Data Eng Weekly #325
A few more posts than usual this week, since I took last week off. There's lots of great articles, including more than normal about some batch processing tech—Apache Hadoop MapReduce, Apache Hadoop YARN schedulers, and extending Apache Hive ACID tables to other processing engines. There's also a great post on testing distributed systems, two posts on Apache HBase, a post from Dream11 on their real-time alerting pipeline, and a deep dive into the Apache Kafka client rebalancing protocol. Lots of great stuff to read through this week!
This post looks at testing distributed databases with Jepsen. It describes the types of tests Jepsen performs (e.g. a bank account simulation, a monotonically increasing counter) as well as the common failure scenarios (e.g. failures during membership changes, poor claims of serialization guarantees). There's a lot of good stuff in here if you're interested in learning more about testing distributed systems.
LiveRamp writes about their massive MapReduce-based data joining pipeline. They process 10 PB of data per day using 25k cores. At that scale, optimizations can make a big difference—for their map-side join, they use combiners, an indexed sorted-merge, and a virtual partitioning scheme. Apache Hadoop MapReduce is a tried and true framework, and it's interesting to read about an application that's pushing its performance limits.

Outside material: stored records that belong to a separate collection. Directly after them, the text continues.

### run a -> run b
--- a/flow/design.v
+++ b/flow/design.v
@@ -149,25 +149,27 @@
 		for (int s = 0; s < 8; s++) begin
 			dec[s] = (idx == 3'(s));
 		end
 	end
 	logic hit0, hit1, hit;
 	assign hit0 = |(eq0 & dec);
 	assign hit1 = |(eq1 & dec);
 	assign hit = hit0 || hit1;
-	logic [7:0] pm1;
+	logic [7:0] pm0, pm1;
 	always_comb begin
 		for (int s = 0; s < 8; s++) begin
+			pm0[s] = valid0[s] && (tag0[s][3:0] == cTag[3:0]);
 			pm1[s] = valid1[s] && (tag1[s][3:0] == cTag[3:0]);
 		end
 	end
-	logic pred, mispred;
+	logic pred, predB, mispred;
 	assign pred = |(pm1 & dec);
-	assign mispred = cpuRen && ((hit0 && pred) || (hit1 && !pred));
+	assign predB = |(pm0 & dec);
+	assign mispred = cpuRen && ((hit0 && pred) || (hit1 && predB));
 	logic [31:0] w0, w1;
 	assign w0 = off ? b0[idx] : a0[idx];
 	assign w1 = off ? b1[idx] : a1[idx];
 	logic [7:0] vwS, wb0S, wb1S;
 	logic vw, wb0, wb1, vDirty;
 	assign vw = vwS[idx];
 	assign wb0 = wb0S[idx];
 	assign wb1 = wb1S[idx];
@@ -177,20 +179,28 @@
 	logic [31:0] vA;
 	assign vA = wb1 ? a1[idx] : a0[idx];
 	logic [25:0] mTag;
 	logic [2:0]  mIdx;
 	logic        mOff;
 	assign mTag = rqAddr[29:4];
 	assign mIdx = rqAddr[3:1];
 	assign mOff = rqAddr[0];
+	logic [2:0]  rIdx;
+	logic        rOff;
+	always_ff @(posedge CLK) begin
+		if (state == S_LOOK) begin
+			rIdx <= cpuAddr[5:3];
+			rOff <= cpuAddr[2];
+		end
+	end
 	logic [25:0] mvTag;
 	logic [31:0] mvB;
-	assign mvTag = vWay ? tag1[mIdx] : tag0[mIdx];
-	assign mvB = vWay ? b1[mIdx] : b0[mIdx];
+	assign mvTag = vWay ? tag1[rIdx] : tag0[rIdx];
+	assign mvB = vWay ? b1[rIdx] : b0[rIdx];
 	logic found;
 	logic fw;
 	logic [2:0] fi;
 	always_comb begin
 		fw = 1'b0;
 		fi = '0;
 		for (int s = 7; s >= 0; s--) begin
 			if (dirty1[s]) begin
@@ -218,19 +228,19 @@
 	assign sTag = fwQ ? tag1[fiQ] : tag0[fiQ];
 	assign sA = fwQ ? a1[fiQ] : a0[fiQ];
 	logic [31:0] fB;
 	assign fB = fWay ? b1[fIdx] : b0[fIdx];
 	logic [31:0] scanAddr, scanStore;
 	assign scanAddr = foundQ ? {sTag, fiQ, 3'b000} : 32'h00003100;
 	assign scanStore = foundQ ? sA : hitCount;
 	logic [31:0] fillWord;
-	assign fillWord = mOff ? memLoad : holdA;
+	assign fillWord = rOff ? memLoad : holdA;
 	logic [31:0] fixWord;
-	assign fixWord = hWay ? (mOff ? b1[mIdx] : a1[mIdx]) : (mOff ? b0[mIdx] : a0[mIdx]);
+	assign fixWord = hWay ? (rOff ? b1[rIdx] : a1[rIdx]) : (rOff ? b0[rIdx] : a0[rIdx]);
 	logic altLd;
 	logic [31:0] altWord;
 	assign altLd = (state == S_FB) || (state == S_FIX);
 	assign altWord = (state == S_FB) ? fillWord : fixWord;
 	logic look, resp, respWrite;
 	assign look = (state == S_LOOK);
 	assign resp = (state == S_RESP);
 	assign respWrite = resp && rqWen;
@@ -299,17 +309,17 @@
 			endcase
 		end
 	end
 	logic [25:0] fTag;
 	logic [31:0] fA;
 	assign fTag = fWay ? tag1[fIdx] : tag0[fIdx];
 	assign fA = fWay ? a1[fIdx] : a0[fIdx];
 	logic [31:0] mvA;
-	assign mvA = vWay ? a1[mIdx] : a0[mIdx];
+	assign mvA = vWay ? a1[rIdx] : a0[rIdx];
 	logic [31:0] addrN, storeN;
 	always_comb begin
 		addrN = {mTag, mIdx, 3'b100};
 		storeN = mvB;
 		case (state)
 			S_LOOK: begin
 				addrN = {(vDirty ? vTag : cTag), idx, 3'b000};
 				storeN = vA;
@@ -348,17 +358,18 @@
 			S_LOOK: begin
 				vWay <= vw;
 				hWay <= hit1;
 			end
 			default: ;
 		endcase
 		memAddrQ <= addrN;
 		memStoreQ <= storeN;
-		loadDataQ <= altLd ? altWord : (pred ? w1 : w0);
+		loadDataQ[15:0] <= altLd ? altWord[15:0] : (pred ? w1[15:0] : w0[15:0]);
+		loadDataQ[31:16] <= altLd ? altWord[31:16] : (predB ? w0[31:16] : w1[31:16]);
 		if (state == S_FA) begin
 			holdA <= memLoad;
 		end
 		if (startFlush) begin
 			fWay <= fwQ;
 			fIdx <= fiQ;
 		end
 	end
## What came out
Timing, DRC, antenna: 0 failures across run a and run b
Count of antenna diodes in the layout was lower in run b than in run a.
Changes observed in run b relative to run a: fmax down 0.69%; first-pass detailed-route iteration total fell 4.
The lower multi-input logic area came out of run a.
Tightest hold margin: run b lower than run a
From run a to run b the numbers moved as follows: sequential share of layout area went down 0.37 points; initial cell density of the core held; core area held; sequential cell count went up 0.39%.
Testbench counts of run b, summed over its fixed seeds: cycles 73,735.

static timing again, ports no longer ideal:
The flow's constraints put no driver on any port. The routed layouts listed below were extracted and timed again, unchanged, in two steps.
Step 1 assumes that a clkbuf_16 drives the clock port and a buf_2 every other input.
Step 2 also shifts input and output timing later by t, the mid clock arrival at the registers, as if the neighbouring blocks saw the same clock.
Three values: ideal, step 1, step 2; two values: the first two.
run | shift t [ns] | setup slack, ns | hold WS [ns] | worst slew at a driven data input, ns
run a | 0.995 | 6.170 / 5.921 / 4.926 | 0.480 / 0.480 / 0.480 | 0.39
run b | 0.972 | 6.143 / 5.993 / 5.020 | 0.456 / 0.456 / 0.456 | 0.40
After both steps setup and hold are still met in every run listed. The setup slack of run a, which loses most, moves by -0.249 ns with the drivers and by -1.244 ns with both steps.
From an optimization exercise on the open Yosys and OpenROAD flow, aimed at a short achievable clock period and few clock cycles per item; shortcuts taken in it are not production practice.
The RTL was checked by simulation tests, not by an equivalence proof against the original design.
The clock port is modelled as an ideal driver; clocking choices that lean on that would not hold on a real chip.

==> run a: inputs <==
Design call_stack_exclusive_time, start of the top module:
module call_stack_exclusive_time
#(
  parameter int MAX_FUNCS   = cset_pkg::DEF_MAX_FUNCS,
  parameter int STACK_DEPTH = cset_pkg::DEF_STACK_DEPTH
) (
  input  logic                   clk_i,
  input  logic                   rst_ni,
  input  logic                   cfg_we_i,
  input  logic [cset_pkg::CNT_WIDTH-1:0]   cfg_wdata_i,     
  input  logic                   s_axis_tvalid,
  output logic                   s_axis_tready,
  input  logic [cset_pkg::TDATA_WIDTH-1:0] s_axis_tdata,    
  input  logic [0:0]             s_axis_tuser,    
  output logic                   m_axis_tvalid,
  input  logic                   m_axis_tready,
  output logic [cset_pkg::TDATA_WIDTH-1:0] m_axis_tdata,    
  output logic [1:0]             m_axis_tuser     
);
export LEC_CHECK = 0
export CAP_MARGIN = 20
export CORE_MARGIN = 2
export CORE_UTILIZATION = 65
export CTS_CLUSTER_DIAMETER = 60
export CTS_CLUSTER_SIZE = 20
export PLACE_DENSITY = 0.75
export SLEW_MARGIN = 20
create_clock -name core_clock -period 10.0 [get_ports {clk_i}]
standard.sh (not shown) runs the stock make flow with config.mk's settings and CLKGATE_MAP_FILE= SYNTH_SCRIPT=/design/flow/synth_recipe.tcl, a recipe that flattens the netlist after the stock synthesis.
==> flow/flow/run.sh <==
#!/bin/bash
# The standard layout, with the timing repair steps aiming for more setup slack than the
# 10 ns clock needs, so that they size and buffer the design towards a shorter period.
# The constraints (constraint.sdc) are the design's, unchanged.
set -euo pipefail
bash standard.sh SETUP_SLACK_MARGIN=6.4 finish > standard_flow.log 2>&1
==> run b: changes against run a <==
--- a/flow/design.v
+++ b/flow/design.v
@@ -36,64 +36,56 @@
   input  logic              out_ready_i,
   output cset_pkg::result_t out_o
 );
   localparam int QD = cset_pkg::QUEUE_DEPTH;
   localparam int QW = cset_pkg::QW;
   localparam int OW = QW + 2;
-  localparam int RW = cset_pkg::RESULT_WIDTH;
-  logic                   ready_q;
-  logic                   take_q;
-  logic [OW-1:0]          occ_q, occ_d;
-  logic [QW-1:0]          wp_q, rp_q, rp_next;
-  logic [QW:0]            cnt_q, cnt_in;
-  logic                   out_valid_q;
-  logic [RW-1:0]          out_q;
-  logic [QD-1:0][RW-1:0]  mem_q;
-  logic [RW-1:0]          cand0, cand1;
-  logic                   take;
+  logic                       ready_q;
+  logic                       take_q;
+  logic [OW-1:0]              occ_q, occ_d;
+  logic [QW:0]                wp_q, rp_q;
+  logic                       out_valid_q;
+  cset_pkg::result_t          out_q;
+  logic [QD-1:0][cset_pkg::RESULT_WIDTH-1:0] mem_q;
+  logic                       mem_ne;
+  logic                       load;
   assign in_ready_o  = ready_q;
   assign in_accept_o = in_valid_i && ready_q;
   assign occ_d = occ_q + OW'(acc_i) - OW'(take_q) - OW'(drop_i);
-  assign take    = out_valid_q && out_ready_i;
-  assign cnt_in  = cnt_q + (QW+1)'(res_valid_i);
-  assign rp_next = rp_q + QW'(1);
-  assign cand0 = (cnt_q == '0)        ? res_i : mem_q[rp_q];
-  assign cand1 = (cnt_q == (QW+1)'(1)) ? res_i : mem_q[rp_next];
+  assign mem_ne = (wp_q != rp_q);
+  assign load   = mem_ne && (!out_valid_q || out_ready_i);
   always_ff @(posedge clk_i or negedge rst_ni) begin
     if (!rst_ni) begin
-      ready_q     <= 1'b0;
+      ready_q     <= 1'b1;
       take_q      <= 1'b0;
       occ_q       <= '0;
       wp_q        <= '0;
       rp_q        <= '0;
-      cnt_q       <= '0;
       out_valid_q <= 1'b0;
     end else begin
-      ready_q     <= (occ_q <= OW'(QD - 3));
-      take_q      <= take;
+      ready_q     <= (occ_q <= OW'(QD - 2));
+      take_q      <= out_valid_q && out_ready_i;
       occ_q       <= occ_d;
       if (res_valid_i) begin
-        wp_q <= wp_q + QW'(1);
+        wp_q <= wp_q + (QW+1)'(1);
       end
-      if (take) begin
-        rp_q        <= rp_next;
-        cnt_q       <= cnt_in - (QW+1)'(1);
-        out_valid_q <= (cnt_in > (QW+1)'(1));
-      end else begin
-        cnt_q       <= cnt_in;
-        out_valid_q <= (cnt_in != '0);
+      if (load) begin
+        rp_q <= rp_q + (QW+1)'(1);
       end
+      out_valid_q <= mem_ne || (out_valid_q && !out_ready_i);
     end
   end
   always_ff @(posedge clk_i) begin
     for (int i = 0; i < QD; i++) begin
-      if (res_valid_i && (wp_q == QW'(i))) begin
+      if (res_valid_i && (wp_q[QW-1:0] == QW'(i))) begin
         mem_q[i] <= res_i;
       end
     end
-    out_q <= take ? cand1 : cand0;
+    if (load) begin
+      out_q <= mem_q[rp_q[QW-1:0]];
+    end
   end
   assign out_valid_o = out_valid_q;
   assign out_o       = out_q;
 endmodule
 module cset_dpath
 #(
@@ -161,13 +153,12 @@
   end
   logic              p2_v, p2_push, p2_pop, p2_res;
   cset_pkg::status_e p2_status;
   logic [IW-1:0]     p2_id;
   logic [TW-1:0]     p2_ts;
   logic [TW:0]       p2_ts1;
-  logic [MAX_FUNCS-1:0] p2_fhot;
   always_ff @(posedge clk_i or negedge rst_ni) begin
     if (!rst_ni) begin
       fcount_q <= cset_pkg::FCOUNT_RESET;
       level_q  <= '0;
       full_q   <= 1'b0;
       empty_q  <= 1'b1;
@@ -190,15 +181,12 @@
   end
   always_ff @(posedge clk_i) begin
     p2_status <= s1_status;
     p2_id     <= p1_id;
     p2_ts     <= p1_ts;
     p2_ts1    <= {1'b0, p1_ts} + {{TW{1'b0}}, 1'b1};
-    for (int k = 0; k < MAX_FUNCS; k++) begin
-      p2_fhot[k] <= (p1_id == IW'(k));
-    end
   end
   assign drop_o = p2_v && !p2_res;
   logic [STACK_DEPTH-1:0][TW-1:0] sstk;
   always_ff @(posedge clk_i) begin
     if (p2_push) begin
       sstk[0] <= p2_ts;
@@ -226,29 +214,13 @@
     end
   end
   logic                 p3_push, p3_pop, p3_res;
   cset_pkg::status_e    p3_status;
   logic [IW-1:0]        p3_id;
   logic [TW-1:0]        p3_dur;
-  logic [TW-1:0]        p3_rd;
-  logic                 p3_f1, p3_f2, p3_f3;
-  logic [MAX_FUNCS-1:0][TW-1:0] tot_q;
-  logic [MAX_FUNCS-1:0]         tval_q;
-  logic [TW-1:0]                s2_tot_rd;
-  always_comb begin
-    s2_tot_rd = '0;
-    for (int k = 0; k < MAX_FUNCS; k++) begin
-      s2_tot_rd = s2_tot_rd | ({TW{p2_fhot[k] && tval_q[k]}} & tot_q[k]);
-    end
-  end
-  logic                 p4_pop, p4_res;
-  logic [IW-1:0]        p4_id;
-  logic                 p5_pop, p5_res;
-  logic [IW-1:0]        p5_id;
-  logic [TW-1:0]        p5_sum;
-  logic [TW-1:0]        p6_sum;
+  logic [MAX_FUNCS-1:0] p3_fhot;
   always_ff @(posedge clk_i or negedge rst_ni) begin
     if (!rst_ni) begin
       p3_push <= 1'b0;
       p3_pop  <= 1'b0;
       p3_res  <= 1'b0;
     end else begin
@@ -258,16 +230,15 @@
     end
   end
   always_ff @(posedge clk_i) begin
     p3_status <= p2_status;
     p3_id     <= p2_id;
     p3_dur    <= s2_dur;
-    p3_rd     <= s2_tot_rd;
-    p3_f1     <= p3_pop && (p3_id == p2_id);
-    p3_f2     <= p4_pop && (p4_id == p2_id);
-    p3_f3     <= p5_pop && (p5_id == p2_id);
+    for (int k = 0; k < MAX_FUNCS; k++) begin
+      p3_fhot[k] <= (p2_id == IW'(k));
+    end
   end
   logic [STACK_DEPTH-1:0][TW-1:0] cstk;
   logic [TW:0]                    s3_parent_sum;
   logic [TW:0]                    s3_excl_sub;
   logic [TW-1:0]                  s3_excl;
   assign s3_parent_sum = {1'b0, cstk[1]} + {1'b0, p3_dur};
@@ -283,28 +254,40 @@
       cstk[0] <= s3_parent_sum[TW] ? TMAX : s3_parent_sum[TW-1:0];
       for (int i = 1; i < STACK_DEPTH - 1; i++) begin
         cstk[i] <= cstk[i+1];
       end
     end
   end
+  logic [MAX_FUNCS-1:0][TW-1:0] tot_q;
+  logic [TW-1:0]                s3_tot_rd;
   logic [TW-1:0]                s3_tot;
   logic [TW-1:0]                s4_sum;
+  logic                 p4_pop, p4_res;
   cset_pkg::status_e    p4_status;
+  logic [IW-1:0]        p4_id;
   logic [TW-1:0]        p4_excl;
   logic [TW-1:0]        p4_tot;
+  logic [MAX_FUNCS-1:0] p4_fhot;
+  logic                 p5_pop, p5_res;
   cset_pkg::status_e    p5_status;
-  logic [MAX_FUNCS-1:0] p5_we;
+  logic [IW-1:0]        p5_id;
+  logic [TW-1:0]        p5_sum;
+  logic [MAX_FUNCS-1:0] p5_fhot;
+  always_comb begin
+    s3_tot_rd = '0;
+    for (int k = 0; k < MAX_FUNCS; k++) begin
+      s3_tot_rd = s3_tot_rd | ({TW{p3_fhot[k]}} & tot_q[k]);
+    end
+  end
   always_comb begin
-    if (p3_f1) begin
+    if (p4_pop && (p4_id == p3_id)) begin
       s3_tot = s4_sum;
-    end else if (p3_f2) begin
+    end else if (p5_pop && (p5_id == p3_id)) begin
       s3_tot = p5_sum;
-    end else if (p3_f3) begin
-      s3_tot = p6_sum;
     end else begin
-      s3_tot = p3_rd;
+      s3_tot = s3_tot_rd;
     end
   end
   always_ff @(posedge clk_i or negedge rst_ni) begin
     if (!rst_ni) begin
       p4_pop <= 1'b0;
       p4_res <= 1'b0;
@@ -315,53 +298,43 @@
   end
   always_ff @(posedge clk_i) begin
     p4_status <= p3_status;
     p4_id     <= p3_id;
     p4_excl   <= s3_excl;
     p4_tot    <= s3_tot;
+    p4_fhot   <= p3_fhot;
   end
   logic [TW:0] s4_add;
   assign s4_add = {1'b0, p4_tot} + {1'b0, p4_excl};
   assign s4_sum = s4_add[TW] ? TMAX : s4_add[TW-1:0];
   always_ff @(posedge clk_i or negedge rst_ni) begin
     if (!rst_ni) begin
       p5_pop <= 1'b0;
       p5_res <= 1'b0;
-      p5_we  <= '0;
     end else begin
       p5_pop <= p4_pop;
       p5_res <= p4_res;
-      for (int k = 0; k < MAX_FUNCS; k++) begin
-        p5_we[k] <= p4_pop && (p4_id == IW'(k));
-      end
     end
   end
   always_ff @(posedge clk_i) begin
     p5_status <= p4_status;
     p5_id     <= p4_id;
     p5_sum    <= s4_sum;
-    p6_sum    <= p5_sum;
+    p5_fhot   <= p4_fhot;
   end
   always_ff @(posedge clk_i or negedge rst_ni) begin
     if (!rst_ni) begin
-      tval_q <= '0;
+      tot_q <= '0;
     end else begin
       for (int k = 0; k < MAX_FUNCS; k++) begin
-        if (p5_we[k]) begin
-          tval_q[k] <= 1'b1;
+        if (p5_pop && p5_fhot[k]) begin
+          tot_q[k] <= p5_sum;
         end
       end
     end
   end
-  always_ff @(posedge clk_i) begin
-    for (int k = 0; k < MAX_FUNCS; k++) begin
-      if (p5_we[k]) begin
-        tot_q[k] <= p5_sum;
-      end
-    end
-  end
   assign res_valid_o  = p5_res;
   assign res_o.func   = p5_id;
   assign res_o.total  = p5_pop ? p5_sum : '0;
   assign res_o.status = p5_status;
 endmodule
 module call_stack_exclusive_time
==> flow/run.sh (new file) <==
#!/bin/bash
# synth_recipe.tcl (not shown) runs the flow's synth.tcl, then flattens the netlist and writes it again
# the make line also repeats each setting of config.mk as NAME=value (left out here)
make -C /OpenROAD-flow-scripts/flow DESIGN_CONFIG=/design/flow/config.mk WORK_HOME=/design/flow/orfs CLKGATE_MAP_FILE= SYNTH_SCRIPT=/design/flow/synth_recipe.tcl finish
Settings changed: CORE_UTILIZATION 65 to 40, CTS_CLUSTER_DIAMETER 60 to not set, CTS_CLUSTER_SIZE 20 to not set, PLACE_DENSITY 0.75 to not set.
removed: flow/flow/run.sh
removed: flow/standard.sh
==> run c: changes against run a <==
==> flow/flow/run.sh (replaced) <==
#!/bin/bash
# The standard layout with two changes:
# - the clock tree is built by flow/mytree.tcl (a balanced tree from a recursive bisection
#   of the registers' positions, three buffer levels) instead of TritonCTS;
# - the timing repair steps aim for more setup slack than the 10 ns clock needs, so that
#   they size and buffer the design towards a shorter period.
# The constraints (constraint.sdc) are the design's, unchanged.
set -euo pipefail
W=$(pwd)
export CT_LEVELS="2 5 9"
bash standard.sh SETUP_SLACK_MARGIN=6.6 PRE_CTS_TCL="$W/flow/pre_cts.tcl" finish > standard_flow.log 2>&1
==> flow/flow/mytree.tcl (new file) <==
# Clock tree built by recursive bisection of the registers' positions.
# The clock port drives a few root buffers; every level below splits its registers into two
# halves of equal count along the longer side of their bounding box, and buffers sit at the
# centre of the registers they serve. Every register gets the same number of buffers
# between it and the port.
#   CT_LEVELS: bisection depths at which buffers sit, e.g. {2 5 9}: 4 roots at depth 2,
#   a buffer per depth-5 group, a leaf buffer per depth-9 group.
set ct_buf   [expr {[info exists ::env(CT_BUF)] ? $::env(CT_BUF) : "sky130_fd_sc_hd__clkbuf_16"}]
set ct_levels [expr {[info exists ::env(CT_LEVELS)] ? $::env(CT_LEVELS) : {2 5 9}}]

set ct_db     [ord::get_db]
set ct_block  [ord::get_db_block]
set ct_master [$ct_db findMaster $ct_buf]
set ct_clk    [$ct_block findNet clk_i]
set ct_count  0

# sinks: {x y iterm}
set ct_sinks {}
foreach it [$ct_clk getITerms] {
  set inst [$it getInst]
  set bb [$inst getBBox]
  set x [expr {([$bb xMin] + [$bb xMax]) / 2}]
  set y [expr {([$bb yMin] + [$bb yMax]) / 2}]
  lappend ct_sinks [list $x $y $it]
}
puts "mytree: [llength $ct_sinks] clock sinks"

proc ct_split {items} {
  set xs [lmap i $items {lindex $i 0}]
  set ys [lmap i $items {lindex $i 1}]
  set dx [expr {[tcl::mathfunc::max {*}$xs] - [tcl::mathfunc::min {*}$xs]}]
  set dy [expr {[tcl::mathfunc::max {*}$ys] - [tcl::mathfunc::min {*}$ys]}]
  set k [expr {$dx >= $dy ? 0 : 1}]
  set sorted [lsort -integer -index $k $items]
  set h [expr {[llength $sorted] / 2}]
  return [list [lrange $sorted 0 [expr {$h - 1}]] [lrange $sorted $h end]]
}

# build the subtree for items at bisection depth d; returns {x y iterm} of its input pin,
# or the items themselves (a list of such triples) when no buffer sits at this depth
proc ct_build {items d} {
  global ct_levels
  set last [lindex $ct_levels end]
  if {$d == $last || [llength $items] <= 1} {
    set kids $items
  } else {
    lassign [ct_split $items] a b
    set kids [concat [ct_build $a [expr {$d + 1}]] [ct_build $b [expr {$d + 1}]]]
  }
  if {[lsearch -exact $ct_levels $d] >= 0} {
    return [list [ct_buffer $kids]]
  }
  return $kids
}

proc ct_buffer {kids} {
  global ct_block ct_master ct_count
  set sx 0; set sy 0
  foreach k $kids { set sx [expr {$sx + [lindex $k 0]}]; set sy [expr {$sy + [lindex $k 1]}] }
  set n [llength $kids]
  set x [expr {$sx / $n}]
  set y [expr {$sy / $n}]
  set name "ctbuf_$ct_count"
  set net [odb::dbNet_create $ct_block "ctnet_$ct_count"]
  $net setSigType CLOCK
  incr ct_count
  set inst [odb::dbInst_create $ct_block $ct_master $name]
  set w [[$inst getMaster] getWidth]
  set h [[$inst getMaster] getHeight]
  $inst setLocation [expr {$x - $w / 2}] [expr {$y - $h / 2}]
  $inst setPlacementStatus PLACED
  foreach k $kids {
    set it [lindex $k 2]
    $it disconnect
    $it connect $net
  }
  $inst setSourceType TIMING
  [$inst findITerm X] connect $net
  return [list $x $y [$inst findITerm A]]
}

set ct_top [ct_build $ct_sinks 0]
foreach k $ct_top {
  set it [lindex $k 2]
  $it connect $ct_clk
}
puts "mytree: $ct_count buffers, [llength $ct_top] driven by the clock port"
==> flow/flow/pre_cts.tcl (new file) <==
# Runs before ORFS's CTS step: builds the clock tree (mytree.tcl) and turns the step's own
# clock_tree_synthesis call into marking the clock as propagated, which is what that call
# leaves behind. The rest of the CTS step (legalization, timing repair) runs as usual.
source [file join [file dirname [info script]] mytree.tcl]
rename clock_tree_synthesis orfs_clock_tree_synthesis
proc clock_tree_synthesis {args} {
  puts "clock tree built by mytree.tcl; not running clock_tree_synthesis $args"
  set_propagated_clock [all_clocks]
}
Settings changed: CTS_CLUSTER_DIAMETER 60 to not set, CTS_CLUSTER_SIZE 20 to not set.
==> results.sh <==
export IMPL_grt_pass1_wl_mm=1090
export IMPL_hold_viol=0
export IMPL_endpoint="u_dpath.sstk[1821]"
export IMPL_hpwl_mm=415
export IMPL_fin_skew_ns=0.122
export IMPL_busiest_layer="met2"
export IMPL_first_iter_violations=18440
export IMPL_multi_input_cells=8950
export IMPL_dominant_cells="flip-flops and latches"
export IMPL_cp_slowest_cell="buf_4"
export IMPL_async_reset_ff_share_pct=28.6
export IMPL_outcome="finished clean"
export IMPL_arrival_ns=5.63
export IMPL_core_area_sq_um=754000
export IMPL_seq_cell_power_mw=34.5
export IMPL_rsz0062_at_grt="no"
export IMPL_antenna_found_initial=38
The numbers above come from run b.

==> results.sh <==
export IMPL_antenna_found_initial=24
export IMPL_dpl_instance_area_sq_um=305000
export IMPL_seq_cell_power_mw=37.4
export IMPL_arrival_ns=1.72
export IMPL_busiest_layer="met2"
export IMPL_rsz0062_at_grt="yes"
export IMPL_endpoint="m_axis_tvalid"
export IMPL_hpwl_mm=348
export IMPL_first_iter_violations=22780
export IMPL_vias_per_cell=6.76
export IMPL_grt_pass1_wl_mm=970
export IMPL_outcome="finished clean"
export IMPL_core_area_sq_um=456000
export IMPL_multi_input_cells=7651
export IMPL_grt_use_met1_pct=38.3
export IMPL_async_reset_ff_share_pct=2.41
The numbers above come from run a.

==> results.sh <==
export IMPL_fp_dieH_um=681
export IMPL_die_x_um=681
export IMPL_yosysMostFrequentCell="edfxtp_1"
export IMPL_synth_edf_count=6752
export IMPL_haltStage="clock tree synthesis"
export IMPL_synth_fa_ha_area_share_pct=0.692
export IMPL_hpwl_mm=348
export IMPL_synth_distinct_cells=94
export IMPL_first_error="Error: cts.tcl, 6 can't read \"ct_levels\": no such variable"
export IMPL_routabilityCongestion=0.842
export IMPL_outcome="stopped before the end"
export IMPL_async_reset_ff_share_pct=2.41
export IMPL_syn_area_sq_um=298000
export IMPL_synth_compound_area_share_pct=4.48
export IMPL_ys_seq_elements=7397
The numbers above come from run c.

Testbench counts of run a, summed over its fixed seeds: cycles 19,370, items 19,314.
Testbench counts of run b, summed over its fixed seeds: cycles 19,370, items 19,314.
Testbench counts of run c, summed over its fixed seeds: cycles 19,370, items 19,314.

==> port drivers added, routing unchanged <==
In the flow no input, the clock included, has a driving cell. The finished layouts below were timed again as built, in two steps. Step 1, drivers: a clkbuf_16 drives clk_i and a buf_2 each remaining input, both assumed. Step 2 adds t to the input delays and takes it off the output delays; t is the mean of the earliest and latest rising clock arrival at the registers after step 1. Input paths then give back, and output paths get back, about the clock's delay inside the block. a / b / c = no drivers / after step 1 / after step 2; a / b = the first two.
| run | shift t [ns] | setup WS [ns] | hold slack, ns | clock arrival spread, ns |
|---|---|---|---|---|
| run a | 1.230 | 6.276 / 6.132 / 5.507 | 0.329 / 0.329 / 0.329 | 0.125 / 0.124 |
| run b | 1.250 | 5.243 / 5.243 / 5.243 | 0.286 / 0.286 / 0.286 | 0.125 / 0.125 |
After both steps every run listed still meets setup and hold. For run a, which loses most, drivers alone change the setup slack by -0.144 ns; drivers and shift together by -0.769 ns.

I've heard of lots of folks using AWS Glue Data Catalog but less so on other parts of the Glue service. This post provides a good intro to those other parts: the crawlers (some recommendations for file formats to work best), Glue jobs (which execute Apache Spark jobs), and using the Glue development endpoint for testing. Looks like a good place to get started, if you're interested in checking Glue out.
https://medium.com/@techatcore/aws-glue-lesson-learned-437d73f3e988
A tour of the various types of databases that have existed in the lifetime of modern computers, including some lesser known/systems you might not typically think of as databases—like csv files and DNS. Probably not too surprising for this crowd—there's been a lot of innovation (document databases, graph databases, NewSQL) in the past two decades.
https://www.prisma.io/blog/comparison-of-database-models-1iz9u29nwn37
Dream11 writes about the architecture of their real time alerting system, which is built with Apache Kafka Connect, KSQL, and Elasticsearch. They use Debezium to mirror updates from their OLTP systems, enrich data with KSQL, send it to Elasticsearch, and use ElastAlert to trigger alerts for anomalies. Their pipeline has less than a minute of latency and can handle ~40k events/sec.
The first part in a series on the Apache Hadoop YARN capacity scheduler, this post provides some practical recommendations for configuration. It covers the important settings, and whether they should be set on each individual queue or inherited from the parent. The post also has some good visualizations of how jobs fit into queues.
https://www.davidmcginnis.net/post/yarn-capacity-scheduler-and-node-labels-part-1
Qubole has extended support for Apache Hive ACID tables to Apache Spark and Presto. In this post, they describe why they chose Hive's transaction mechanism amongst alternatives, the extensions they've implemented in Spark and Presto, and the changes they made so that Hive ACID tables work well with an Object Store like Amazon S3. The code is open source, and there are some quick start instructions in the repos.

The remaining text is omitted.